(Collected data)
========================================
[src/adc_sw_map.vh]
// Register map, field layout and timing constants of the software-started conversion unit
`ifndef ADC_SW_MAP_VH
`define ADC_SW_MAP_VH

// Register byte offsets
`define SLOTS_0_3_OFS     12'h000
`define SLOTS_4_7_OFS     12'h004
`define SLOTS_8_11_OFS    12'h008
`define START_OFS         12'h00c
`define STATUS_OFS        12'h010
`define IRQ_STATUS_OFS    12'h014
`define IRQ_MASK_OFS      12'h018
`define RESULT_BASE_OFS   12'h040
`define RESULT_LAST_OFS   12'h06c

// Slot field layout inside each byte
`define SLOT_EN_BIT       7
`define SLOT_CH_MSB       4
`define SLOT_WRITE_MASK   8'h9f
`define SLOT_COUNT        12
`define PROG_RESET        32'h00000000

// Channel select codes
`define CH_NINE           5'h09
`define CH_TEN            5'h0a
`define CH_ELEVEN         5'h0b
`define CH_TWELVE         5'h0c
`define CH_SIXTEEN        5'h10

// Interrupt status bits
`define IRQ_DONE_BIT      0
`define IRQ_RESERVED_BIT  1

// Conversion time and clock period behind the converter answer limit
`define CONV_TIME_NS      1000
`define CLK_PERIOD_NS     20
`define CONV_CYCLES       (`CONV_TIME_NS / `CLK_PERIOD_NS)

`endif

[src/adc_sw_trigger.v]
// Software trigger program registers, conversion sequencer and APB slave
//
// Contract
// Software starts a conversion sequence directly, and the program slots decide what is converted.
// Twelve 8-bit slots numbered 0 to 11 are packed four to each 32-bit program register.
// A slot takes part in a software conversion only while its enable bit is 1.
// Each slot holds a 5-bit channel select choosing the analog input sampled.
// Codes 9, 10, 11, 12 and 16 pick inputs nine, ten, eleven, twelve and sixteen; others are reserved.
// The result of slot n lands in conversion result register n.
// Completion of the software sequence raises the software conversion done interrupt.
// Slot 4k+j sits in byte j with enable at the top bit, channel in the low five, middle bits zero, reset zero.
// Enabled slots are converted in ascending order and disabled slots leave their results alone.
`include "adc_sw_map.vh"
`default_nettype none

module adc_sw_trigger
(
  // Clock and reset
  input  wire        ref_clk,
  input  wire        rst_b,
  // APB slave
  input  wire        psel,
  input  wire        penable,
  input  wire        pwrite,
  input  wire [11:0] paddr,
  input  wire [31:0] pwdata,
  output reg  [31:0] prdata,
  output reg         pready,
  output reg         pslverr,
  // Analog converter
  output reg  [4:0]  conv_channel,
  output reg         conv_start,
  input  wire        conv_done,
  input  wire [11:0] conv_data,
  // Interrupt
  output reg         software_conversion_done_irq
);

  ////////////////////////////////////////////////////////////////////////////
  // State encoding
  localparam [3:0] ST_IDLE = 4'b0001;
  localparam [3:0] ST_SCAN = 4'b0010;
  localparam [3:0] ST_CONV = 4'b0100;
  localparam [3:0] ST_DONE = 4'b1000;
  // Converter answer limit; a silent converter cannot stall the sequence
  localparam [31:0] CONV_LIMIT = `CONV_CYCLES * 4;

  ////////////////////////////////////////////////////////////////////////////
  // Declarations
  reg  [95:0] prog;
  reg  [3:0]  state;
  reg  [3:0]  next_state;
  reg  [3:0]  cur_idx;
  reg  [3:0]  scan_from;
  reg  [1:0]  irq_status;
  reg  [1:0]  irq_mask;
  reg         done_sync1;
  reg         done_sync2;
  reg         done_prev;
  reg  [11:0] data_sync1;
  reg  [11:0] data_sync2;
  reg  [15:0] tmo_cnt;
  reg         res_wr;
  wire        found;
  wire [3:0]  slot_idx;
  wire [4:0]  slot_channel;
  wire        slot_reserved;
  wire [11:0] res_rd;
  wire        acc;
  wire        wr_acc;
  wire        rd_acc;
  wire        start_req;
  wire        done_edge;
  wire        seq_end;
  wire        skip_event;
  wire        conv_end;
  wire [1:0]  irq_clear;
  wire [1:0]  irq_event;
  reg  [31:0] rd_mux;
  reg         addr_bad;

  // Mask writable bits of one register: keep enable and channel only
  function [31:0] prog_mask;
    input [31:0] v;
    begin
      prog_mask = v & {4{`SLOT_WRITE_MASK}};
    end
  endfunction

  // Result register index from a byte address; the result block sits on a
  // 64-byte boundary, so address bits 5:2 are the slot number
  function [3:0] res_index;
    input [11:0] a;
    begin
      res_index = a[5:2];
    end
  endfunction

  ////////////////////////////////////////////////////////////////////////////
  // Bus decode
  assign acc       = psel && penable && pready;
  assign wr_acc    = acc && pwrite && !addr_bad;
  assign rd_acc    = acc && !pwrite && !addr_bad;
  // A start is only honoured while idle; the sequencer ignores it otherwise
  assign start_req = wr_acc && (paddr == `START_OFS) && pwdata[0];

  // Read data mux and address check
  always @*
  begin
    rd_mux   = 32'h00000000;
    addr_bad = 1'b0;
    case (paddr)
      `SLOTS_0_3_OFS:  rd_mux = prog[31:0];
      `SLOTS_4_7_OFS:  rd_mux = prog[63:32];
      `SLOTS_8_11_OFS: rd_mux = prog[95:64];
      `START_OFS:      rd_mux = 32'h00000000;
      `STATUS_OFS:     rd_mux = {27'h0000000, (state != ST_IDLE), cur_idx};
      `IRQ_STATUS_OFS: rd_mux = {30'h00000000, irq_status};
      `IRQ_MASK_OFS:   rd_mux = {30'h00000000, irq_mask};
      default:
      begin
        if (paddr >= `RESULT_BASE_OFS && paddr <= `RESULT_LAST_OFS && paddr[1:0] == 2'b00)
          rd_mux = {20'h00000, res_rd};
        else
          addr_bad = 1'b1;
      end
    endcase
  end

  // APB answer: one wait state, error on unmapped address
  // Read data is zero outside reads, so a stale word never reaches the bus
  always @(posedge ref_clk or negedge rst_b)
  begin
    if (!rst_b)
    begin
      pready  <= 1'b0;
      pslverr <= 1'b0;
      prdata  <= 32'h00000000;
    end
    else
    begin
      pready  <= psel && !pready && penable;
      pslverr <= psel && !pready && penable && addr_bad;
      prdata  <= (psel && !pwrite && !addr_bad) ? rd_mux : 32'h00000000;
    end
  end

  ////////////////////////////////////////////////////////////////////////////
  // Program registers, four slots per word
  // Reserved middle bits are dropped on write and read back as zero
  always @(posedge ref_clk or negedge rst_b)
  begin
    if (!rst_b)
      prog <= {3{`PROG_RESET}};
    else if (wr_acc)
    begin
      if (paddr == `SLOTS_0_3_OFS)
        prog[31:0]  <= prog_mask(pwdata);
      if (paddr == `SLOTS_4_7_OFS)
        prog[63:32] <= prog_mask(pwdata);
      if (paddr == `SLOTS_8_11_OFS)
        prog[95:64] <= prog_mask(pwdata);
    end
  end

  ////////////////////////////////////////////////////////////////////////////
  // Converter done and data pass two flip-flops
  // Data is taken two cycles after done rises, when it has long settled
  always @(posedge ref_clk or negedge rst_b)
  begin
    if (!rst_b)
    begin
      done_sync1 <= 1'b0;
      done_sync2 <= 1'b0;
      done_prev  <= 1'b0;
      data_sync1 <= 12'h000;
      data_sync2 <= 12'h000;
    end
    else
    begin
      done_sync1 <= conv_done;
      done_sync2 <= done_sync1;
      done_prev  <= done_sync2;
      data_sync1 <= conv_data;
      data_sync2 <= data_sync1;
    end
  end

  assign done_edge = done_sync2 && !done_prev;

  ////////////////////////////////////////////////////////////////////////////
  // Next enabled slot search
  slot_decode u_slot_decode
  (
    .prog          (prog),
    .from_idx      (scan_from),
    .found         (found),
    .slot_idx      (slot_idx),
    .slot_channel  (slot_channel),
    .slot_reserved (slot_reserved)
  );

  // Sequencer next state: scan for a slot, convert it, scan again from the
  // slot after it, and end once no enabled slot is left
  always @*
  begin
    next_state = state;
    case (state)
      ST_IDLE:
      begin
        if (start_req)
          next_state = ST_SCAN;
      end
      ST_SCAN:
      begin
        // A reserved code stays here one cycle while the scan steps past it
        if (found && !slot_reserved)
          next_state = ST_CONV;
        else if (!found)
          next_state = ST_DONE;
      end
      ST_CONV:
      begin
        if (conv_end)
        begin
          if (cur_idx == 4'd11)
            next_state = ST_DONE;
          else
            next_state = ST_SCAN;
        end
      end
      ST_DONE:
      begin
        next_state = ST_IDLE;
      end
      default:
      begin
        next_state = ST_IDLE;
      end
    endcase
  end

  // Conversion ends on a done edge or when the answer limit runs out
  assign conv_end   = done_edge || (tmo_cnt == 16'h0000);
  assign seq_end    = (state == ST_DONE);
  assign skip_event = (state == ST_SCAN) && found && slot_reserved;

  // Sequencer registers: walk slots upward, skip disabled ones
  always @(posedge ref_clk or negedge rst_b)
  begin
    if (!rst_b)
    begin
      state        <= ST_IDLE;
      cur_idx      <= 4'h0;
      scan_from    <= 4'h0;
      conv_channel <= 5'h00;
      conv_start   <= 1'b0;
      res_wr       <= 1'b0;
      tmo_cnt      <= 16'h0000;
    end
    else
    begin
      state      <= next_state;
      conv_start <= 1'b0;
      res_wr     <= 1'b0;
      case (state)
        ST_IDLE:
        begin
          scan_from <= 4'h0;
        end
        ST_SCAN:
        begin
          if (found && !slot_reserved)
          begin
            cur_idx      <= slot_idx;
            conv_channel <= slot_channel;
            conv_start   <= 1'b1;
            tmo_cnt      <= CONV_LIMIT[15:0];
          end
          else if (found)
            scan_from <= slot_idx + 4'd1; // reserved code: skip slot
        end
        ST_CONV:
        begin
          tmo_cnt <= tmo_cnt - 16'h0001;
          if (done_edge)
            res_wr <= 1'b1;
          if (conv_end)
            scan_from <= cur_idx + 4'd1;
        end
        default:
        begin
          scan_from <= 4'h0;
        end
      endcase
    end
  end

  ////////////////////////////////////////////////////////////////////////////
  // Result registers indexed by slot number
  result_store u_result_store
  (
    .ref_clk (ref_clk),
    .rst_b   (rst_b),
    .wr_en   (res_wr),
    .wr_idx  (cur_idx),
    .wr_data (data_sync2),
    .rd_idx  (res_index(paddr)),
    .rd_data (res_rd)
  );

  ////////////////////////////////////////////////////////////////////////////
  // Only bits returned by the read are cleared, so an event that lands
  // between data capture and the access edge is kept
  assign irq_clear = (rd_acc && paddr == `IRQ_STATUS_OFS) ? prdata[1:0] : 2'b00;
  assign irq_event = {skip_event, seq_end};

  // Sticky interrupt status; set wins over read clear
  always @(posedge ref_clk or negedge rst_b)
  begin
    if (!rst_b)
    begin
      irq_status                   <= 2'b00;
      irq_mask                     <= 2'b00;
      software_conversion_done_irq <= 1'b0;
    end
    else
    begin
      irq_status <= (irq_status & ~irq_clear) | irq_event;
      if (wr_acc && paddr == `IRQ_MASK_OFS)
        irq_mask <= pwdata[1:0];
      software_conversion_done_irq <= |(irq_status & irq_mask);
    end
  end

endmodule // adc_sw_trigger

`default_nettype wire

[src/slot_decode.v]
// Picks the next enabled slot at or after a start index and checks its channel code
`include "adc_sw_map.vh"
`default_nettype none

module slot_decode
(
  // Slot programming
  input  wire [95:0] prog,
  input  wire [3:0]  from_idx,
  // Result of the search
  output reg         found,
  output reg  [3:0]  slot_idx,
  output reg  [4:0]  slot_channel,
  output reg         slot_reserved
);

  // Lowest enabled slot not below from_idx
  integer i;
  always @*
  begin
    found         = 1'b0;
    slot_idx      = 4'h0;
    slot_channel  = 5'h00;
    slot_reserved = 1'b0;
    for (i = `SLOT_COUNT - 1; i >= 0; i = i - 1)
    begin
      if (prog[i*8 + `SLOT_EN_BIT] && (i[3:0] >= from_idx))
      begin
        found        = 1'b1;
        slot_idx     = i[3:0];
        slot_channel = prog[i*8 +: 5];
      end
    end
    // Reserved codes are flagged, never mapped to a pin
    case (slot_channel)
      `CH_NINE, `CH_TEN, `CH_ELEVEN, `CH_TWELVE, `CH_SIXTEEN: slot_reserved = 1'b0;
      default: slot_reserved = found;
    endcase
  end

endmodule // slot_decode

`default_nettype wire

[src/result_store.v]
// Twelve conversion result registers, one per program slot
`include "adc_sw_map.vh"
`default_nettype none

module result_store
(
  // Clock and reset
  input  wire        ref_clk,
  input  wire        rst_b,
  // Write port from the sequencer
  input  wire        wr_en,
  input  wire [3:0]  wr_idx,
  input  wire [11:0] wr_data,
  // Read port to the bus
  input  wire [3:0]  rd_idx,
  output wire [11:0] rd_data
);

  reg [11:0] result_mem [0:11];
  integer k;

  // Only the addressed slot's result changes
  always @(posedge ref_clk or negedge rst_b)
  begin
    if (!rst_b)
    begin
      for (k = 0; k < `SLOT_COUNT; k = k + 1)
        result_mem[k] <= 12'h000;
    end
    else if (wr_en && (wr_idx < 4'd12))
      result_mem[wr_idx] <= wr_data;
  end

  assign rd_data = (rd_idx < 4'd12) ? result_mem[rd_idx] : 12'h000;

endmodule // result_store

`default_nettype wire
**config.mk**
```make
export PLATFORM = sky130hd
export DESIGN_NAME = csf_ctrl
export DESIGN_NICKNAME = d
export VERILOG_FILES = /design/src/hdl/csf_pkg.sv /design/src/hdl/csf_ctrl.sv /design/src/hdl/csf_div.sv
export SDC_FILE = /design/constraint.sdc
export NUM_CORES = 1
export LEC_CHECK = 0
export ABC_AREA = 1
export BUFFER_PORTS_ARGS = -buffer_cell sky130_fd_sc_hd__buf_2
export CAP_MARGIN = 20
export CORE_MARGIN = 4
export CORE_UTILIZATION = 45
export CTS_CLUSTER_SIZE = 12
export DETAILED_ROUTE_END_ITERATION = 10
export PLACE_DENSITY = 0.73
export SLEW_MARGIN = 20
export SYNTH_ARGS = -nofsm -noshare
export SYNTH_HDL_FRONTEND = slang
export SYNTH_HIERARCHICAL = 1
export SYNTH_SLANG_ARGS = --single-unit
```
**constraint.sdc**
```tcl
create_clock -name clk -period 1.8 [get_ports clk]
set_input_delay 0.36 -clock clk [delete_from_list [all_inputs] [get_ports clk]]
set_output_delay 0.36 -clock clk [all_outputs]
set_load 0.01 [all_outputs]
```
========================================
What is required
Could you return every line from the entries above in which the string "penable" occurs?

Answer section
  input  wire        penable,
  assign acc       = psel && penable && pready;
      pready  <= psel && !pready && penable;
      pslverr <= psel && !pready && penable && addr_bad;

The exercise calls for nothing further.